使い易くするためにNUKE STUDIOには多くのコンテンツプリセットが準備されていますが、必要に応じて編集することができます。エクスポートしたいコンテンツの内容に合わせてコンテンツプリセットを切換えます。コンテンツプリセットを切換えるにはExportダイアログのContentカラムをクリックして選択します。各コンテンツプリセットの詳細はExport Controlsで設定します:
• Transcode Images – イメージを保存する際に、最もよく使用されるファイルタイプのトランスコードパラメータを定義します。
• Nuke Project File – ラウンドトリップまたはCreate Compを作成する際に、Nuke ReadおよびWriteノードが使用するスクリプト名とパスを定義します。
• Nuke Write Node – Nuke Writeノードのレンダーフォーマットを定義します。複数のNuke Write Nodeプリセットを追加して、Nukeスクリプトに複数のWriteノードを作成できます。
• Nuke Annotations File – ラウンドトリップまたはCreate Compを作成する際に、Nuke WriteノードとPrecompグループが使用するスクリプト名とパスを定義します。
• EDL Exporter – シーケンスをEDL形式にエクスポートするために使用されます。
• SymLink Exporter – コピーを作成するのではなく、ソースファイルの場所へのシンボリックリンクを作成します。
• XML Exporter – シーケンスをXML形式にエクスポートするために使用されます。
• Copy Exporter – シンボリックリンクではなく、指定された場所にソースファイルのコピーを作成します。
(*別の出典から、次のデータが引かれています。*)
<file path="config.mk">
export PLATFORM = sky130hd
export DESIGN_NAME = segcirc_div_cell
export DESIGN_NICKNAME = d
export VERILOG_FILES = /design/src/rtl/segment_circle_intersection_macros.svh /design/src/rtl/segcirc_pkg.sv /design/src/rtl/segcirc_div_cell.sv
export SDC_FILE = /design/constraint.sdc
export NUM_CORES = 1
export LEC_CHECK = 0
export ABC_AREA = 1
export CAP_MARGIN = 25
export CORE_MARGIN = 2
export CORE_UTILIZATION = 40
export CTS_BUF_LIST = sky130_fd_sc_hd__clkbuf_8 sky130_fd_sc_hd__clkbuf_16
export DETAILED_ROUTE_END_ITERATION = 12
export DONT_BUFFER_PORTS = 1
export GPL_TIMING_DRIVEN = 0
export RECOVER_POWER = 100
export SYNTH_ARGS = -nofsm -noshare
export SYNTH_HDL_FRONTEND = slang
export SYNTH_SLANG_ARGS = --single-unit
</file>
<file path="constraint.sdc">
create_clock -name aclk -period 2.7 [get_ports aclk]
set_input_delay 0.405 -clock aclk [delete_from_list [all_inputs] [get_ports aclk]]
set_output_delay 0.405 -clock aclk [all_outputs]
set_load 0.05 [all_outputs]
</file>
$ cat config.mk
export PLATFORM = sky130hd
export DESIGN_NAME = segcirc_sqrt_cell
export DESIGN_NICKNAME = d
export VERILOG_FILES = /design/src/rtl/segment_circle_intersection_macros.svh /design/src/rtl/segcirc_pkg.sv /design/src/rtl/segcirc_sqrt_cell.sv
export SDC_FILE = /design/constraint.sdc
export NUM_CORES = 1
export LEC_CHECK = 0
export BUFFER_PORTS_ARGS = -buffer_cell sky130_fd_sc_hd__buf_2
export CAP_MARGIN = 20
export CELL_PAD_IN_SITES_DETAIL_PLACEMENT = 1
export CELL_PAD_IN_SITES_GLOBAL_PLACEMENT = 2
export CORE_UTILIZATION = 29
export DETAILED_ROUTE_END_ITERATION = 10
export PLACE_DENSITY = 0.84
export SLEW_MARGIN = 20
export SYNTH_ARGS = -nofsm -noshare
export SYNTH_HDL_FRONTEND = slang
export SYNTH_SLANG_ARGS = --single-unit
export TNS_END_PERCENT = 1
$ cat constraint.sdc
create_clock -name aclk -period 3.77 [get_ports aclk]
set_clock_uncertainty 0.1 [all_clocks]
set_input_delay 0.1885 -clock aclk [delete_from_list [all_inputs] [get_ports aclk]]
set_output_delay 0.1885 -clock aclk [all_outputs]
set_load 0.02 [all_outputs]
[config.mk]
export PLATFORM = sky130hd
export DESIGN_NAME = led_sparkle_decay_generator_unit
export DESIGN_NICKNAME = d
export VERILOG_FILES = /design/src/rtl/lsdg_pkg.sv /design/src/rtl/lsdg_ctrl.sv /design/src/rtl/lsdg_datapath.sv /design/src/rtl/led_sparkle_decay_generator_unit.sv
export SDC_FILE = /design/constraint.sdc
export NUM_CORES = 2
export LEC_CHECK = 0
export BUFFER_PORTS_ARGS = -buffer_cell sky130_fd_sc_hd__buf_2
export CAP_MARGIN = 20
export CORE_MARGIN = 2
export CORE_UTILIZATION = 60
export DETAILED_ROUTE_END_ITERATION = 7
export GPL_ROUTABILITY_DRIVEN = 1
export GPL_TIMING_DRIVEN = 0
export PLACE_DENSITY = 0.77
export SYNTH_ARGS = -nofsm -noshare
export SYNTH_HDL_FRONTEND = slang
export SYNTH_SLANG_ARGS = --single-unit
[constraint.sdc]
create_clock -name i_clk -period 8.1 [get_ports i_clk]
set_clock_uncertainty 0.05 [all_clocks]
set_input_delay 0.81 -clock i_clk [delete_from_list [all_inputs] [get_ports i_clk]]
set_output_delay 0.81 -clock i_clk [all_outputs]
set_load 0.005 [all_outputs]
• Audio Export – 任意のオーディオトラックを指定された場所にある.wavファイルにコピーします。
ローカルプリセットとプロジェクトプリセットの使用
プリセットは、ファイルの構造や形式、トラック、タグ、フレーム範囲などのエクスポート設定のコンテナです。頻繁に使用されるエクスポートタスクを作成するには、次の2種類のプリセットを使用できます。
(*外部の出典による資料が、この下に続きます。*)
[src/rtl/core/cd_read_toc_responder_assert.svh]
// Assertion macros shared by the READ TOC responder RTL.
// Needs nothing; the including module supplies clock, reset and operands.
`ifndef CD_READ_TOC_RESPONDER_ASSERT_SVH
`define CD_READ_TOC_RESPONDER_ASSERT_SVH

// Same-cycle implication, disabled while reset is high.
`define CRT_ASSERT_IMP(label, clk, rst, ante, cons, msg) \
   label: assert property (@(posedge clk) disable iff (rst) (ante) |-> (cons)) \
      else $error(msg);

// Next-cycle implication, disabled while reset is high.
`define CRT_ASSERT_NEXT(label, clk, rst, ante, cons, msg) \
   label: assert property (@(posedge clk) disable iff (rst) (ante) |=> (cons)) \
      else $error(msg);

`endif

[src/rtl/core/crt_pkg.sv]
// Shared types and constants of the READ TOC responder.
// No dependencies; every other RTL file but the assertion header uses this package.
`default_nettype none
package crt_pkg;

   // Field widths of the command, response and register file.
   localparam int TOC_BYTES  = 12;
   localparam int TRACK_W    = 8;
   localparam int ALLOC_W    = 16;
   localparam int BYTE_W     = 8;
   localparam int STATUS_W   = 2;
   localparam int BLOCK_W    = 21;
   localparam int ADDR_W     = BLOCK_W + 1;
   localparam int CSR_IDX_W  = 2;
   localparam int CSR_DATA_W = BLOCK_W;
   localparam int IDX_W      = $clog2(TOC_BYTES);
   localparam int CNT_W      = $clog2(TOC_BYTES + 1);

   // Command queue between front and back.
   localparam int QUEUE_DEPTH = 2;
   localparam int QPTR_W      = $clog2(QUEUE_DEPTH);
   localparam int QCNT_W      = $clog2(QUEUE_DEPTH + 1);

   // Track numbers and table contents.
   localparam logic [TRACK_W-1:0] TRACK_ALL     = 8'h00;
   localparam logic [TRACK_W-1:0] TRACK_DATA    = 8'h01;
   localparam logic [TRACK_W-1:0] TRACK_LEADOUT = 8'hAA;
   localparam logic [BYTE_W-1:0]  TOC_LENGTH    = 8'd10;
   localparam logic [BYTE_W-1:0]  CTRL_DATA     = 8'h14;

   // MSF conversion: 75 frames a second, 60 seconds a minute, 2 second base.
   localparam int FRAMES_PER_SEC = 75;
   localparam int SECS_PER_MIN   = 60;
   localparam int MSF_BASE       = 2 * FRAMES_PER_SEC;

   // Reciprocals for the constant divisions; exact over the address range.
   localparam int DIV75_SHIFT = 29;
   localparam int DIV75_MUL_W = 23;
   localparam logic [DIV75_MUL_W-1:0] DIV75_MUL =
      DIV75_MUL_W'((2 ** DIV75_SHIFT + FRAMES_PER_SEC - 1) / FRAMES_PER_SEC);
   localparam int Q75_W       = 16;
   localparam int DIV60_SHIFT = 21;
   localparam int DIV60_MUL_W = 16;
   localparam logic [DIV60_MUL_W-1:0] DIV60_MUL =
      DIV60_MUL_W'((2 ** DIV60_SHIFT + SECS_PER_MIN - 1) / SECS_PER_MIN);

   // Configuration register indexes.
   typedef enum logic [CSR_IDX_W-1:0] {
      CSR_UNIT_READY   = 2'd0,
      CSR_TRACK_SET_UP = 2'd1,
      CSR_FIRST_BLOCK  = 2'd2,
      CSR_FINAL_BLOCK  = 2'd3
   } csr_index_type;

   // Completion status of a command.
   typedef enum logic [STATUS_W-1:0] {
      ST_GOOD      = 2'd0,
      ST_NOT_READY = 2'd1,
      ST_BAD_FIELD = 2'd2
   } status_type;

   // One classified command as it travels through the queue.
   typedef struct packed {
      status_type         status;
      logic               empty;    // answer is a single item without a byte
      logic               msf;
      logic               leadout;
      logic [CNT_W-1:0]   count;
      logic [ADDR_W-1:0]  value;    // block address, or frame count in MSF form
   } cmd_type;

   // Queue fill status seen by both sides.
   typedef struct packed {
      logic full;
      logic empty;
   } q_stat_type;

   // Back-end status for checking.
   typedef struct packed {
      logic busy;
      logic emit;
      logic last;
      logic msf;
      logic addr_byte;
      logic conv_ready;
   } back_mon_type;

endpackage
`default_nettype wire

[src/rtl/core/crt_channels.sv]
// Handshake channels of the READ TOC responder: command in, response out.
// Depends on crt_pkg for field widths.
`default_nettype none
interface crt_req_if;
   logic                          valid;
   logic                          ready;
   logic                          msf_format;
   logic [crt_pkg::TRACK_W-1:0]   track_requested;
   logic [crt_pkg::ALLOC_W-1:0]   alloc_length;

   modport source (output valid, msf_format, track_requested, alloc_length,
                   input ready);
   modport sink   (input valid, msf_format, track_requested, alloc_length,
                   output ready);
endinterface
## config.mk

```make
export PLATFORM = sky130hd
export DESIGN_NAME = pgm709_queue
export DESIGN_NICKNAME = d
export VERILOG_FILES = /design/src/rtl/pgm709_pkg.sv /design/src/rtl/pgm709_queue.sv
export SDC_FILE = /design/constraint.sdc
export NUM_CORES = 1
export LEC_CHECK = 0
export BUFFER_PORTS_ARGS = -buffer_cell sky130_fd_sc_hd__buf_4
export CAP_MARGIN = 40
export CORE_MARGIN = 5
export CORE_UTILIZATION = 48
export CTS_BUF_LIST = sky130_fd_sc_hd__clkbuf_4
export DETAILED_ROUTE_END_ITERATION = 8
export PLACE_DENSITY = 0.79
export SYNTH_ARGS = -nofsm -noshare
export SYNTH_HDL_FRONTEND = slang
export SYNTH_SLANG_ARGS = --single-unit
```

## constraint.sdc

```tcl
create_clock -name clk -period 1.49 [get_ports clk]
set_input_delay 0.149 -clock clk [delete_from_list [all_inputs] [get_ports clk]]
set_output_delay 0.149 -clock clk [all_outputs]
set_load 0.005 [all_outputs]
```

## src/rtl/pgm709_pkg.sv

```systemverilog
// shared types and constants for the rec709 inverse gamma block
`timescale 1ns / 1ps
package pgm709_pkg;

  // default fraction width of the fixed-point output
  localparam int FRAC_BITS_DEF = 16;

  // configuration register indexes
  localparam logic [1:0] CFG_MAX_GRAY     = 2'd0;
  localparam logic [1:0] CFG_OUTPUT_MODE  = 2'd1;
  localparam logic [1:0] CFG_SAMPLE_LIMIT = 2'd2;

  // output mode codes
  localparam logic MODE_GRAY = 1'b0;
  localparam logic MODE_FRAC = 1'b1;

  // one assembled sample on its way to the back end
  typedef struct packed {
    logic [15:0] sample;
    logic        last;
  } smp_t;

endpackage

```

## src/rtl/pgm709_queue.sv

```systemverilog
// two-entry sample queue between intake and arithmetic
`timescale 1ns / 1ps
module pgm709_queue (
  input  logic               clk,
  input  logic               rst,
  input  logic               push,
  input  pgm709_pkg::smp_t   push_data,
  output logic               full,
  input  logic               pop,
  output logic               avail,
  output pgm709_pkg::smp_t   head
);
  import pgm709_pkg::*;

  smp_t       slot [2];
  logic       wr_ptr;
  logic       rd_ptr;
  logic [1:0] count;

  assign full  = (count == 2'd2);
  assign avail = (count != 2'd0);
  assign head  = slot[rd_ptr];

  // entry storage
  always_ff @(posedge clk) begin
    if (push) begin
      slot[wr_ptr] <= push_data;
    end
  end

  // pointers and fill count
  always_ff @(posedge clk) begin
    if (rst) begin
      wr_ptr <= 1'b0;
      rd_ptr <= 1'b0;
      count  <= 2'd0;
    end else begin
      if (push) begin
        wr_ptr <= !wr_ptr;
      end
      if (pop) begin
        rd_ptr <= !rd_ptr;
      end
      case ({push, pop})
        2'b10:   count <= count + 2'd1;
        2'b01:   count <= count - 2'd1;
        default: count <= count;
      endcase
    end
  end

endmodule

```
$ cat config.mk
export PLATFORM = sky130hd
export DESIGN_NAME = pgm709_front
export DESIGN_NICKNAME = d
export VERILOG_FILES = /design/src/rtl/pgm709_pkg.sv /design/src/rtl/pgm709_front.sv
export SDC_FILE = /design/constraint.sdc
export NUM_CORES = 1
export LEC_CHECK = 0
export ABC_CLOCK_PERIOD_IN_PS = 4540
export BUFFER_PORTS_ARGS = -buffer_cell sky130_fd_sc_hd__buf_2
export CELL_PAD_IN_SITES_DETAIL_PLACEMENT = 1
export CELL_PAD_IN_SITES_GLOBAL_PLACEMENT = 1
export CORE_MARGIN = 3
export CORE_UTILIZATION = 43
export CTS_CLUSTER_SIZE = 40
export DETAILED_ROUTE_END_ITERATION = 10
export GPL_ROUTABILITY_DRIVEN = 0
export PLACE_DENSITY = 0.92
export SYNTH_ARGS = -nofsm -noshare
export SYNTH_HDL_FRONTEND = slang
export SYNTH_SLANG_ARGS = --single-unit
export TNS_END_PERCENT = 20
$ cat constraint.sdc
create_clock -name clk -period 4.54 [get_ports clk]
set_input_delay 0.227 -clock clk [delete_from_list [all_inputs] [get_ports clk]]
set_output_delay 0.227 -clock clk [all_outputs]
set_load 0.01 [all_outputs]
$ cat src/rtl/pgm709_pkg.sv
// shared types and constants for the rec709 inverse gamma block
`timescale 1ns / 1ps
package pgm709_pkg;

  // default fraction width of the fixed-point output
  localparam int FRAC_BITS_DEF = 16;

  // configuration register indexes
  localparam logic [1:0] CFG_MAX_GRAY     = 2'd0;
  localparam logic [1:0] CFG_OUTPUT_MODE  = 2'd1;
  localparam logic [1:0] CFG_SAMPLE_LIMIT = 2'd2;

  // output mode codes
  localparam logic MODE_GRAY = 1'b0;
  localparam logic MODE_FRAC = 1'b1;

  // one assembled sample on its way to the back end
  typedef struct packed {
    logic [15:0] sample;
    logic        last;
  } smp_t;

endpackage

$ cat src/rtl/pgm709_front.sv
// byte intake: pairs bytes into samples when wide, counts samples against the limit
`timescale 1ns / 1ps
module pgm709_front (
  input  logic               clk,
  input  logic               rst,
  input  logic [15:0]        max_gray,
  input  logic [23:0]        sample_limit,
  input  logic               in_valid,
  output logic               in_ready,
  input  logic [7:0]         data_byte,
  input  logic               q_full,
  output logic               q_push,
  output pgm709_pkg::smp_t   q_data
);
  import pgm709_pkg::*;

  logic [7:0]  held_high_byte;
  logic        high_byte_pending;
  logic [23:0] samples_done;
  logic [23:0] samples_done_next;
  logic        accept;
  logic        wide;
  logic        at_limit;

  assign in_ready          = !q_full;
  assign accept            = in_valid && in_ready;
  assign wide              = (max_gray > 16'd255);
  assign at_limit          = (samples_done >= sample_limit);
  assign samples_done_next = samples_done + 24'd1;

  // a sample is complete on every byte in narrow mode, on the low byte otherwise
  assign q_push        = accept && !at_limit && (!wide || high_byte_pending);
  assign q_data.sample = wide ? {held_high_byte, data_byte} : {8'd0, data_byte};
  assign q_data.last   = (samples_done_next == sample_limit);

  // pairing and counting state
  always_ff @(posedge clk) begin
    if (rst) begin
      held_high_byte    <= 8'd0;
      high_byte_pending <= 1'b0;
      samples_done      <= 24'd0;
    end else if (accept && !at_limit) begin
      if (wide) begin
        if (!high_byte_pending) begin
          held_high_byte <= data_byte;
        end
        high_byte_pending <= !high_byte_pending;
      end else begin
        high_byte_pending <= 1'b0;
      end
      if (q_push) begin
        samples_done <= samples_done_next;
      end
    end
  end

endmodule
• ローカルプリセット – これらのプリセットは、異なるプラットフォーム上のアーティスト間で往復を設定したり、タイムラインとコンポジット環境の間でファイルの受け渡しを管理するために使用されます。Create Compの詳細については、こちらをご覧ください。ローカルプリセットは、XMLファイル形式を使用してタスクプリセットフォルダに保存されます。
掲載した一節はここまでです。